Roland Griffiths, a pioneer who led a renaissance in psychedelics research; at 77
Roland Griffiths, a professor of behavioral science and psychiatry whose pioneering work in the study of psychedelics helped usher in a new era of research into those once banned substances — and reintroduced the mystical into scientific discourse about them — died on Monday at his home in Baltimore. He was 77.
The cause was colon cancer, said Claudia Turnbull, a longtime friend.
Dr. Griffiths, a distinguished psychopharmacologist and professor at the Johns Hopkins School of Medicine in Baltimore, spent decades studying the mechanisms of dependence on mood-altering drugs. He published scores of papers on opiates and cocaine, on sedatives and alcohol, on nicotine and caffeine.
His work on caffeine, which he noted was the most commonly used drug in the world, was groundbreaking, showing that, yes, it was addictive, that withdrawal could be painful and that caffeine dependence was a “clinically meaningful disorder.”
But in August 2006 he published a paper that wasn’t just groundbreaking; it was mindblowing.
The paper had an unusual title: “Psilocybin Can Occasion Mystical-Type Experiences Having Substantial and Sustained Personal Meaning and Spiritual Significance.” And when it appeared in the magazine Psychopharmacology, it caused a media ruckus.
“The God Pill,” read the headline in The Economist. Here was the first double-blind, placebocontrolled clinical study in decades to examine the psychological effects of a psychedelic on what scientists call “healthy normals” — healthy volunteers. Its focus was not on the beneficial properties of the drug for those suffering from depression, or being treated for cancer, or facing end-of-life terrors, or trying to quit smoking. Those landmark studies would come later.
This work involved trained doctors administering high doses of psilocybin — the psychoactive, or mind-altering, component found in the psilocybe genus of mushrooms — to healthy people in a controlled, living room-like setting.
Eighty percent of the participants described the experience as among the most revelatory and spiritually meaningful episodes of their lives, akin to the death of a parent or the birth of a child, as Dr. Griffiths often said.
Their experience had all the attributes of a mystical event. They described profound feelings of joy, love and, yes, terror, along with a sense of interconnectedness and even an understanding of a sublime, sacred and ultimate reality.

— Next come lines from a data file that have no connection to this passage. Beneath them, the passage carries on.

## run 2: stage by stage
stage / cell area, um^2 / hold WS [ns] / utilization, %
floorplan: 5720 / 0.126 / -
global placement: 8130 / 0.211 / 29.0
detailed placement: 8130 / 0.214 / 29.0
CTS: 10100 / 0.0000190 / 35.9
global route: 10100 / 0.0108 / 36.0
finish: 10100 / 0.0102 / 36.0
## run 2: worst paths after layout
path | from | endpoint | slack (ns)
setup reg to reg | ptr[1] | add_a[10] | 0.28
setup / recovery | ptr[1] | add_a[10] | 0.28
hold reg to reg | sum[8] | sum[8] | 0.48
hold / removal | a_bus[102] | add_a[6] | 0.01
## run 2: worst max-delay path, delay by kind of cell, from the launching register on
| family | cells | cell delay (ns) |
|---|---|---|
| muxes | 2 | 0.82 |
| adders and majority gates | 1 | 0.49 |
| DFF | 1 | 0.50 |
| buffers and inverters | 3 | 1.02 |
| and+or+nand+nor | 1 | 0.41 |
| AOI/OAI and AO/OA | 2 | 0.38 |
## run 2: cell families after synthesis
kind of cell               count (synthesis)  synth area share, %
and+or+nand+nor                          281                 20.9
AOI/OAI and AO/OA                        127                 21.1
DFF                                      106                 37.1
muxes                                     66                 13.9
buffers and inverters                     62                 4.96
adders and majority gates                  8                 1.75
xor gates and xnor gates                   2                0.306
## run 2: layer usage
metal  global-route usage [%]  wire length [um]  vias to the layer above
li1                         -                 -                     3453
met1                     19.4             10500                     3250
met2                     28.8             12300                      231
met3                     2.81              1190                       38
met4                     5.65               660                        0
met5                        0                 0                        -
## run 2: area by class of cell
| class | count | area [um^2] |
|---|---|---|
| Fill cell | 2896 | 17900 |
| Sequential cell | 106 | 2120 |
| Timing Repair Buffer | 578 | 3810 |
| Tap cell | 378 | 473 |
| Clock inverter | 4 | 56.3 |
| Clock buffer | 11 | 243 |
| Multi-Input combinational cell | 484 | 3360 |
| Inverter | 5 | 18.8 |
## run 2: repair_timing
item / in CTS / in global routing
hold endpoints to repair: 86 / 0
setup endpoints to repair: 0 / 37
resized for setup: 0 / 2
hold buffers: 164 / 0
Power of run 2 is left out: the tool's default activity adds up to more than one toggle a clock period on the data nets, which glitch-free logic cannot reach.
### config.mk
export PLATFORM = sky130hd
export DESIGN_NAME = albacore_run_monitor
export DESIGN_NICKNAME = d
export VERILOG_FILES = /design/src/rtl/albacore_run_monitor.sv
export SDC_FILE = /design/constraint.sdc
export NUM_CORES = 1
export LEC_CHECK = 0
export ABC_CLOCK_PERIOD_IN_PS = 3200
export CAP_MARGIN = 20
export CORE_UTILIZATION = 30
export CTS_CLUSTER_DIAMETER = 50
export DETAILED_ROUTE_END_ITERATION = 10
export PLACE_DENSITY = 0.51
export RECOVER_POWER = 50
export SLEW_MARGIN = 20
export SYNTH_ARGS = -nofsm -noshare
export SYNTH_HDL_FRONTEND = slang
export SYNTH_SLANG_ARGS = --single-unit
### constraint.sdc
create_clock -name clk -period 3.2 [get_ports clk]
set_clock_uncertainty 0.2 [all_clocks]
set_input_delay 0.48 -clock clk [delete_from_list [all_inputs] [get_ports clk]]
set_output_delay 0.48 -clock clk [all_outputs]
set_load 0.02 [all_outputs]
==> config.mk <==
export PLATFORM = sky130hd
export DESIGN_NAME = host_config_loader_flat
export DESIGN_NICKNAME = d
export VERILOG_FILES = /design/src/rtl/host_cfg_pkg.sv /design/src/rtl/host_config_loader_if.sv /design/src/rtl/host_cfg_assembler.sv /design/src/rtl/host_config_loader.sv /design/src/flat_wrapper.sv
export SDC_FILE = /design/constraint.sdc
export NUM_CORES = 1
export LEC_CHECK = 0
export ABC_AREA = 1
export CAP_MARGIN = 10
export CORE_MARGIN = 1
export CORE_UTILIZATION = 35
export CTS_CLUSTER_SIZE = 30
export DETAILED_ROUTE_END_ITERATION = 10
export GPL_TIMING_DRIVEN = 0
export HOLD_SLACK_MARGIN = 0.1
export PLACE_DENSITY = 0.57
export SYNTH_ARGS = -nofsm -noshare
export SYNTH_HDL_FRONTEND = slang
export SYNTH_SLANG_ARGS = --single-unit
export TNS_END_PERCENT = 5
==> constraint.sdc <==
create_clock -name clk -period 8.28 [get_ports clk]
set_clock_uncertainty 0.2 [all_clocks]
set_input_delay 2.484 -clock clk [delete_from_list [all_inputs] [get_ports clk]]
set_output_delay 2.484 -clock clk [all_outputs]
set_load 0.01 [all_outputs]
==> src/rtl/host_cfg_pkg.sv <==
// host_cfg_pkg: shared types and constants for the host configuration loader.
//   - opcode_e      : header opcodes
//   - HDR_*         : header field bit positions
//   - trig_entry_t  : trigger-table entry as written to the RAM (129 bits)
//   - PAYLOAD_WORDS : payload words following a WRITE header
// Optional feature macro: HOST_CFG_CHECKSUM_EN adds a fifth (checksum) payload word.
package host_cfg_pkg;

  localparam int CFG_W = 32;

  typedef enum logic [3:0] {
    OP_NOP    = 4'h0,
    OP_WRITE  = 4'h1,
    OP_CLEAR  = 4'h2,
    OP_COMMIT = 4'h3
  } opcode_e;

  localparam int HDR_OP_HI  = 31;
  localparam int HDR_OP_LO  = 28;
  localparam int HDR_IDX_HI = 15;
  localparam int HDR_IDX_LO = 0;

  typedef struct packed {
    logic        valid;
    logic [63:0] symbol;
    logic [31:0] price;
    logic [31:0] vol_thresh;
  } trig_entry_t;

`ifdef HOST_CFG_CHECKSUM_EN
  localparam int PAYLOAD_WORDS = 5;
`else
  localparam int PAYLOAD_WORDS = 4;
`endif

endpackage

==> src/rtl/host_config_loader_if.sv <==
// host_config_loader_if: host config word stream plus trigger-table write port.
//   in_config_valid/in_config_data : host -> loader, no backpressure
//   tbl_wr_en/addr/data            : loader -> trigger table RAM
// master = host/table side, slave = loader.
interface host_config_loader_if #(
  parameter int NUM_ENTRIES = 256
);
  import host_cfg_pkg::*;
  localparam int IDX_W = $clog2(NUM_ENTRIES);

  logic             in_config_valid;
  logic [CFG_W-1:0] in_config_data;
  logic             tbl_wr_en;
  logic [IDX_W-1:0] tbl_wr_addr;
  logic [128:0]     tbl_wr_data;

  modport master (
    output in_config_valid, in_config_data,
    input  tbl_wr_en, tbl_wr_addr, tbl_wr_data
  );

  modport slave (
    input  in_config_valid, in_config_data,
    output tbl_wr_en, tbl_wr_addr, tbl_wr_data
  );
endinterface

==> src/rtl/host_cfg_assembler.sv <==
// host_cfg_assembler: counts payload words and assembles a trigger entry.
//   start   : WRITE header accepted this cycle (clears count, seeds checksum)
//   cap     : payload word valid this cycle
//   word    : config word (header on start, payload on cap)
//   discard : current entry targets an out-of-range index, never written
//   last    : this cap is the final payload word (combinational)
//   done    : registered write strobe, one cycle after the final word
//   entry   : assembled entry, valid while done is high
//   err_csum: sticky checksum mismatch (only with HOST_CFG_CHECKSUM_EN)
module host_cfg_assembler
  import host_cfg_pkg::*;
(
  input  logic             clk,
  input  logic             reset,
  input  logic             start,
  input  logic             cap,
  input  logic [CFG_W-1:0] word,
  input  logic             discard,
  output logic             last,
  output logic             done,
  output trig_entry_t      entry
`ifdef HOST_CFG_CHECKSUM_EN
  ,
  output logic             err_csum
`endif
);
  localparam int CNT_W = $clog2(PAYLOAD_WORDS);
  localparam logic [CNT_W-1:0] LAST_CNT = CNT_W'(PAYLOAD_WORDS - 1);
  // Holds every payload word except the one arriving with 'last'.
  localparam int SH_W = (PAYLOAD_WORDS - 1) * CFG_W;

  logic [CNT_W-1:0] cnt_q;
  logic [SH_W-1:0]  sh_q;

  assign last = cap && (cnt_q == LAST_CNT);

`ifdef HOST_CFG_CHECKSUM_EN
  logic [CFG_W-1:0] csum_q;
  logic             csum_ok;
  assign csum_ok = (csum_q == word);

  // Running XOR of header and data words; compared against the final word.
  always_ff @(posedge clk) begin
    if (start)           csum_q <= word;
    else if (cap && !last) csum_q <= csum_q ^ word;
  end
`endif

  always_ff @(posedge clk) begin
    if (cap && !last) sh_q <= {sh_q[SH_W-CFG_W-1:0], word};
  end

  always_ff @(posedge clk) begin
    if (reset) begin
      cnt_q <= '0;
      done  <= 1'b0;
      entry <= '0;
`ifdef HOST_CFG_CHECKSUM_EN
      err_csum <= 1'b0;
`endif
    end else begin
      done <= 1'b0;
      if (start) begin
        cnt_q <= '0;
      end else if (cap) begin
        cnt_q <= last ? '0 : cnt_q + CNT_W'(1);
        if (last) begin
`ifdef HOST_CFG_CHECKSUM_EN
          entry <= {1'b1, sh_q};
          done  <= !discard && csum_ok;
          if (!discard && !csum_ok) err_csum <= 1'b1;
`else
          entry <= {1'b1, sh_q, word};
          done  <= !discard;
`endif
        end
      end
    end
  end

endmodule

==> src/rtl/host_config_loader.sv <==
// host_config_loader: parses the host config word stream and writes the
// tick2trade trigger table.
//   clk, reset     : clock, synchronous active-high reset
//   cfg (slave)    : config word in, table write port out
//   cfg_commit     : one-cycle pulse after a COMMIT header
//   cfg_loaded     : sticky, set by COMMIT, cleared by CLEAR
//   busy           : clear sweep in progress
//   err_opcode     : sticky, unknown opcode seen
//   err_index      : sticky, WRITE index >= NUM_ENTRIES
//   err_dropped    : sticky, word arrived during the clear sweep
//   err_checksum   : sticky, checksum mismatch (HOST_CFG_CHECKSUM_EN only)
// Optional feature macro: HOST_CFG_CHECKSUM_EN.
module host_config_loader
  import host_cfg_pkg::*;
#(
  parameter int NUM_ENTRIES = 256
) (
  input  logic                 clk,
  input  logic                 reset,
  host_config_loader_if.slave  cfg,
  output logic                 cfg_commit,
  output logic                 cfg_loaded,
  output logic                 busy,
  output logic                 err_opcode,
  output logic                 err_index,
  output logic                 err_dropped
`ifdef HOST_CFG_CHECKSUM_EN
  ,
  output logic                 err_checksum
`endif
);
  localparam int IDX_W = $clog2(NUM_ENTRIES);

  typedef enum logic [1:0] {S_IDLE, S_PAYLOAD, S_CLEAR} state_e;

  state_e           state_q, state_d;
  logic [3:0]       op;
  logic [15:0]      idx_f;
  logic             idx_ok;
  logic [IDX_W-1:0] idx_q, clr_addr_q;
  logic             discard_q, clr_last;
  logic             do_start, do_clear, do_commit, do_illegal;
  logic             asm_last, asm_done;
  trig_entry_t      asm_entry;

  assign op       = cfg.in_config_data[HDR_OP_HI:HDR_OP_LO];
  assign idx_f    = cfg.in_config_data[HDR_IDX_HI:HDR_IDX_LO];
  assign idx_ok   = idx_f < 16'(NUM_ENTRIES);
  assign clr_last = clr_addr_q == IDX_W'(NUM_ENTRIES - 1);

  always_ff @(posedge clk) begin
    if (reset) state_q <= S_IDLE;
    else       state_q <= state_d;
  end

  always_comb begin
    state_d    = state_q;
    do_start   = 1'b0;
    do_clear   = 1'b0;
    do_commit  = 1'b0;
    do_illegal = 1'b0;
    unique case (state_q)
      S_IDLE: begin
        if (cfg.in_config_valid) begin
          case (op)
            OP_NOP:    ;
            OP_WRITE:  begin do_start = 1'b1; state_d = S_PAYLOAD; end
            OP_CLEAR:  begin do_clear = 1'b1; state_d = S_CLEAR;   end
            OP_COMMIT: do_commit = 1'b1;
            default:   do_illegal = 1'b1;
          endcase
        end
      end
      // Leaving on the final word lets the next header land with no bubble.
      S_PAYLOAD: if (asm_last) state_d = S_IDLE;
      // Exit on the last address so the sweep never starts a second pass.
      S_CLEAR:   if (clr_last) state_d = S_IDLE;
      default:   state_d = S_IDLE;
    endcase
  end

  always_ff @(posedge clk) begin
    if (reset) begin
      idx_q       <= '0;
      discard_q   <= 1'b0;
      clr_addr_q  <= '0;
      cfg_commit  <= 1'b0;
      cfg_loaded  <= 1'b0;
      err_opcode  <= 1'b0;
      err_index   <= 1'b0;
      err_dropped <= 1'b0;
    end else begin
      cfg_commit <= do_commit;
      if (do_start) begin
        idx_q     <= idx_f[IDX_W-1:0];
        discard_q <= !idx_ok;
        if (!idx_ok) err_index <= 1'b1;
      end
      if (do_commit) cfg_loaded <= 1'b1;
      if (do_clear) begin
        cfg_loaded <= 1'b0;
        clr_addr_q <= '0;
      end else if (state_q == S_CLEAR) begin
        clr_addr_q <= clr_addr_q + IDX_W'(1);
      end
      if (do_illegal) err_opcode <= 1'b1;
      if (state_q == S_CLEAR && cfg.in_config_valid) err_dropped <= 1'b1;
    end
  end

  host_cfg_assembler u_asm (
    .clk      (clk),
    .reset    (reset),
    .start    (do_start),
    .cap      (state_q == S_PAYLOAD && cfg.in_config_valid),
    .word     (cfg.in_config_data),
    .discard  (discard_q),
    .last     (asm_last),
    .done     (asm_done),
    .entry    (asm_entry)
`ifdef HOST_CFG_CHECKSUM_EN
    ,
    .err_csum (err_checksum)
`endif
  );

  // Sweep and entry writes never overlap: a CLEAR header can only be taken
  // in or after the cycle that carries the entry write.
  assign busy            = (state_q == S_CLEAR);
  assign cfg.tbl_wr_en   = busy || asm_done;
  assign cfg.tbl_wr_addr = busy ? clr_addr_q : idx_q;
  assign cfg.tbl_wr_data = asm_done ? asm_entry : '0;

endmodule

Such positive effects on their mood and behavior lasted for months and even years, as author Michael Pollan discovered when he interviewed many of the participants for his 2018 book, “How to Change Your Mind: What the New Science of Psychedelics Teaches Us About Consciousness, Dying, Addiction, Depression and Transcendence.”
“To listen to these people describe the changes in their lives inspired by their psilocybin journeys is to wonder if the Hopkins session room isn’t a kind of human transformation factory,” Pollan wrote.
Dr. Griffiths’ work, which began in 1999, was endorsed by the Food and Drug Administration and the Drug Enforcement Administration as well as a cohort of experts that included the former deputy of the drug czar under Presidents Ronald Reagan and George H.W. Bush. And it ushered in what many have called a renaissance in psychedelic research.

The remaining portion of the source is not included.